Fe2+ Block and Permeation of CaV3.1 (α1G) T-Type Calcium Channels: Candidate Mechanism for Non–Transferrin-Mediated Fe2+ Influx

Iron is a biologically essential metal, but excess iron can cause damage to the cardiovascular and nervous systems. We examined the effects of extracellular Fe 2+ on permeation and gating of Ca V 3.1 channels stably transfected in HEK293 cells, by using whole-cell recording. Precautions were taken to maintain iron in the Fe 2+ state (e.g., use of extracellular ascorbate).
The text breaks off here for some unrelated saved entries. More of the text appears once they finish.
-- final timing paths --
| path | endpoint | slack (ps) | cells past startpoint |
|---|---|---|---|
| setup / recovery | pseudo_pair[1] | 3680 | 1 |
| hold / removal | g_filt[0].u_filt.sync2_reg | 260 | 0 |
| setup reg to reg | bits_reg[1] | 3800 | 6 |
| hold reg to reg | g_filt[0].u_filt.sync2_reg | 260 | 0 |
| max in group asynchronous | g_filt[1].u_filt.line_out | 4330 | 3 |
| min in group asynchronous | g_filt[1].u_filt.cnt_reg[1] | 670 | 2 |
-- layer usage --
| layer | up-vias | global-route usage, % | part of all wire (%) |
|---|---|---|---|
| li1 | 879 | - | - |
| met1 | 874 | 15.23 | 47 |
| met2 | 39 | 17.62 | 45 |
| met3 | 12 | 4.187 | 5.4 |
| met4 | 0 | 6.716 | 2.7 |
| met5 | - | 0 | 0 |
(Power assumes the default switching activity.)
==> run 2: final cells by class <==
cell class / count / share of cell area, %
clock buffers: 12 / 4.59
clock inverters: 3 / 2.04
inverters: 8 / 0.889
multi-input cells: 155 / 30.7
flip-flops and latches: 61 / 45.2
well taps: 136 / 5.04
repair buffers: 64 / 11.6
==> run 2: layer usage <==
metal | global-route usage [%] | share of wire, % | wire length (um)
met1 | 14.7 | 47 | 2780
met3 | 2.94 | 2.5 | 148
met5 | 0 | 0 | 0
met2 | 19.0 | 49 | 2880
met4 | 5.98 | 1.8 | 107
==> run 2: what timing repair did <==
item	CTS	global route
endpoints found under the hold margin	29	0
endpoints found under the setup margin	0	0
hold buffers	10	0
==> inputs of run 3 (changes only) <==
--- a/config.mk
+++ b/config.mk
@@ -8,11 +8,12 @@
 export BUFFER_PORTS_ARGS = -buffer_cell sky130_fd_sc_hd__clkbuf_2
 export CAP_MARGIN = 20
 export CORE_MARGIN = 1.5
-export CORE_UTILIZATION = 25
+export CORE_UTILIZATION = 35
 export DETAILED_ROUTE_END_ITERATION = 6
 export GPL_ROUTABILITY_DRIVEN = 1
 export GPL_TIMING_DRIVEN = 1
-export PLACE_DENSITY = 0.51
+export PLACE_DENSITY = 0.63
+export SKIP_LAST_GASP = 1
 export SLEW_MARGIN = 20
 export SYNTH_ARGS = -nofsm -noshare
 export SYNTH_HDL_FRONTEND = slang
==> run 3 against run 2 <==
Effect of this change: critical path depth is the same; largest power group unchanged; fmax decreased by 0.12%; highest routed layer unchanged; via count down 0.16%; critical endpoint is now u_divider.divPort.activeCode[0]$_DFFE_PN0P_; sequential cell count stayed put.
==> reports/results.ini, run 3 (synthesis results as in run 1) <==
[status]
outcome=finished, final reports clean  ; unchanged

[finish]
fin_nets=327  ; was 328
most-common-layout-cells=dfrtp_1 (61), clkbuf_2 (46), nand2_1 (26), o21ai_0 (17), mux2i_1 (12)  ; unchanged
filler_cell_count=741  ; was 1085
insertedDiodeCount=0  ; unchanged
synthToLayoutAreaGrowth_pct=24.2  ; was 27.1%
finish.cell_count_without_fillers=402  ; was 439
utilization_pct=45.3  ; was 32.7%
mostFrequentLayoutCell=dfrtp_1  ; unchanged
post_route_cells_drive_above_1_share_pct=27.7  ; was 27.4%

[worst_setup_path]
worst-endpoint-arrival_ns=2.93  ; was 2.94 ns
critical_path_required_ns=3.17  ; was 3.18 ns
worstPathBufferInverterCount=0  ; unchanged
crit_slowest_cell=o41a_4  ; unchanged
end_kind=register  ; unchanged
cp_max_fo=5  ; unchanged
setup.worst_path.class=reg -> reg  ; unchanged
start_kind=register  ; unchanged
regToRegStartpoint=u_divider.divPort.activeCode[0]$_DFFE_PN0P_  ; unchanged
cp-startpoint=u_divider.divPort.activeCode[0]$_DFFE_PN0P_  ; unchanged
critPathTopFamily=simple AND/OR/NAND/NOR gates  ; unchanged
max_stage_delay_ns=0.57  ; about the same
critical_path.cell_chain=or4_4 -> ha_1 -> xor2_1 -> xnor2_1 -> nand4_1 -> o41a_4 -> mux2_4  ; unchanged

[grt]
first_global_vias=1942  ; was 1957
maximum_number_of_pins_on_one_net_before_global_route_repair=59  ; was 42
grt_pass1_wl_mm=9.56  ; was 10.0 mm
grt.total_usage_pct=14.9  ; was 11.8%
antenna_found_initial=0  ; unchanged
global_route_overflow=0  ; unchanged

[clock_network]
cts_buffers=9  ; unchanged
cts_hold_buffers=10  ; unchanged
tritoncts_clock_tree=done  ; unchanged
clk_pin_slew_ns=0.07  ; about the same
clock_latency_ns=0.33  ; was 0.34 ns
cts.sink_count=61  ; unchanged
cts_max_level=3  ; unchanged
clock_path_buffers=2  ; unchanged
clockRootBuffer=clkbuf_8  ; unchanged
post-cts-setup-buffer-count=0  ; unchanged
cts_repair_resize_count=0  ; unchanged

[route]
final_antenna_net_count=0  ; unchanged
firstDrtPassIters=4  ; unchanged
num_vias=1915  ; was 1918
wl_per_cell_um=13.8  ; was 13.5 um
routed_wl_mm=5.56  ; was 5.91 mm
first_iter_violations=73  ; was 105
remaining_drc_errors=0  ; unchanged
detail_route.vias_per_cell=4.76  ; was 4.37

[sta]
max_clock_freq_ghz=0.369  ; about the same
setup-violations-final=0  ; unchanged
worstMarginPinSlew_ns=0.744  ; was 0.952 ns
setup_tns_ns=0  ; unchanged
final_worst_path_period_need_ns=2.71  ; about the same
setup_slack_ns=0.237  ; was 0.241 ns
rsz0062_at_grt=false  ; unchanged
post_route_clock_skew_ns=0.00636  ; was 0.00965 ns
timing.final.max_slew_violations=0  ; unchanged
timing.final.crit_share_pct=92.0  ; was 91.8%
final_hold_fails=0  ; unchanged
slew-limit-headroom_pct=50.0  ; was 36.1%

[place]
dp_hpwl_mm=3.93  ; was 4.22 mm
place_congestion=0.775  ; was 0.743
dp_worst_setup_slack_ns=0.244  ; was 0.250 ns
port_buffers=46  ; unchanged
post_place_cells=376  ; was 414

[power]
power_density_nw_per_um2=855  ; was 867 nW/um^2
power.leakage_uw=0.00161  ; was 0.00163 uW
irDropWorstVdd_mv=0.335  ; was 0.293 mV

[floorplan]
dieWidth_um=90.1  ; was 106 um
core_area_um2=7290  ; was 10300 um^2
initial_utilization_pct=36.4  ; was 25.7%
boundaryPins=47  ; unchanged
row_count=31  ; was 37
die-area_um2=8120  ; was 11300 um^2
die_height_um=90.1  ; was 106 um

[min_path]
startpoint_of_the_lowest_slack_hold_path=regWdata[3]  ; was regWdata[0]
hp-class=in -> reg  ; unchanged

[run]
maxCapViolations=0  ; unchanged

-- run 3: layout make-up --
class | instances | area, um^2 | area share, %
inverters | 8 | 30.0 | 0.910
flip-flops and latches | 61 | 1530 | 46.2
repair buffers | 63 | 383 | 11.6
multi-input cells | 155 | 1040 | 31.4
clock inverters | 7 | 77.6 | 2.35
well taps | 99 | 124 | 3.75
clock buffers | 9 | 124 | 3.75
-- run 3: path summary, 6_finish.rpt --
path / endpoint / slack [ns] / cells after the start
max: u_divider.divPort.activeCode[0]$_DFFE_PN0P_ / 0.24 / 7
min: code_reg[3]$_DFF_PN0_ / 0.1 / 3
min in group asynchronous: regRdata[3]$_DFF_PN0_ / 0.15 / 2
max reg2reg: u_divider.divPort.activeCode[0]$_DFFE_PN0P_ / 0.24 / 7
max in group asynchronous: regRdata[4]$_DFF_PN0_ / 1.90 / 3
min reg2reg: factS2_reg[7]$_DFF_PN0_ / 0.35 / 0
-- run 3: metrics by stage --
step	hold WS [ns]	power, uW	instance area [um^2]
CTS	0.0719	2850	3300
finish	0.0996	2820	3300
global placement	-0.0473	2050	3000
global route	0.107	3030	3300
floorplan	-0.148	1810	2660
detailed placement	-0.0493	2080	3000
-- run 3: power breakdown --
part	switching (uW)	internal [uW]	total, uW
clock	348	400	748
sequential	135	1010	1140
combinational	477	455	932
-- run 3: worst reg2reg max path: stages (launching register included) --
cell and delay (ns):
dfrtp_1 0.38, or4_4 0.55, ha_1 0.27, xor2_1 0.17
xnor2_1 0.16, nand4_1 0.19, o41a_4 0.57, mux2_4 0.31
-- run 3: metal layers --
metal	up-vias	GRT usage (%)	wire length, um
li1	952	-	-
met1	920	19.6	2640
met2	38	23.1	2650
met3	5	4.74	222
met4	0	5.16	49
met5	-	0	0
With the use of instantaneous I-V currents (measured after strong depolarization) to isolate the effects on permeation, extracellular Fe 2+ rapidly blocked currents with 2 mM extracellular Ca 2+ in a voltage-dependent manner, as described by a Woodhull model with K D = 2.5 mM at 0 mV and apparent electrical distance δ = 0.17. Extracellular Fe 2+ also shifted activation to more-depolarized voltages (by ∼10 mV with 1.8 mM extracellular Fe 2+ ) somewhat more strongly than did extracellular Ca 2+ or Mg 2+ , which is consistent with a Gouy-Chapman-Stern model with surface charge density σ = 1 e − /98 A 2 and K Fe = 4.5 M −1 for extracellular Fe 2+ . In the absence of extracellular Ca 2+ (and with extracellular Na + replaced by TEA), Fe 2+ carried detectable, whole-cell, inward currents at millimolar concentrations (73 ± 7 pA at −60 mV with 10 mM extracellular Fe 2+ ). With a two-site/three-barrier Eyring model for permeation of Ca V 3.1 channels, we estimated a transport rate for Fe 2+ of ∼20 ions/s for each open channel at −60 mV and pH 7.2, with 1 μM extracellular Fe 2+ (with 2 mM extracellular Ca 2+ ). Because Ca V 3.1 channels exhibit a significant “window current” at that voltage (open probability, ∼1%), Ca V 3.1 channels represent a likely pathway for Fe 2+ entry into cells with clinically relevant concentrations of extracellular Fe 2+ .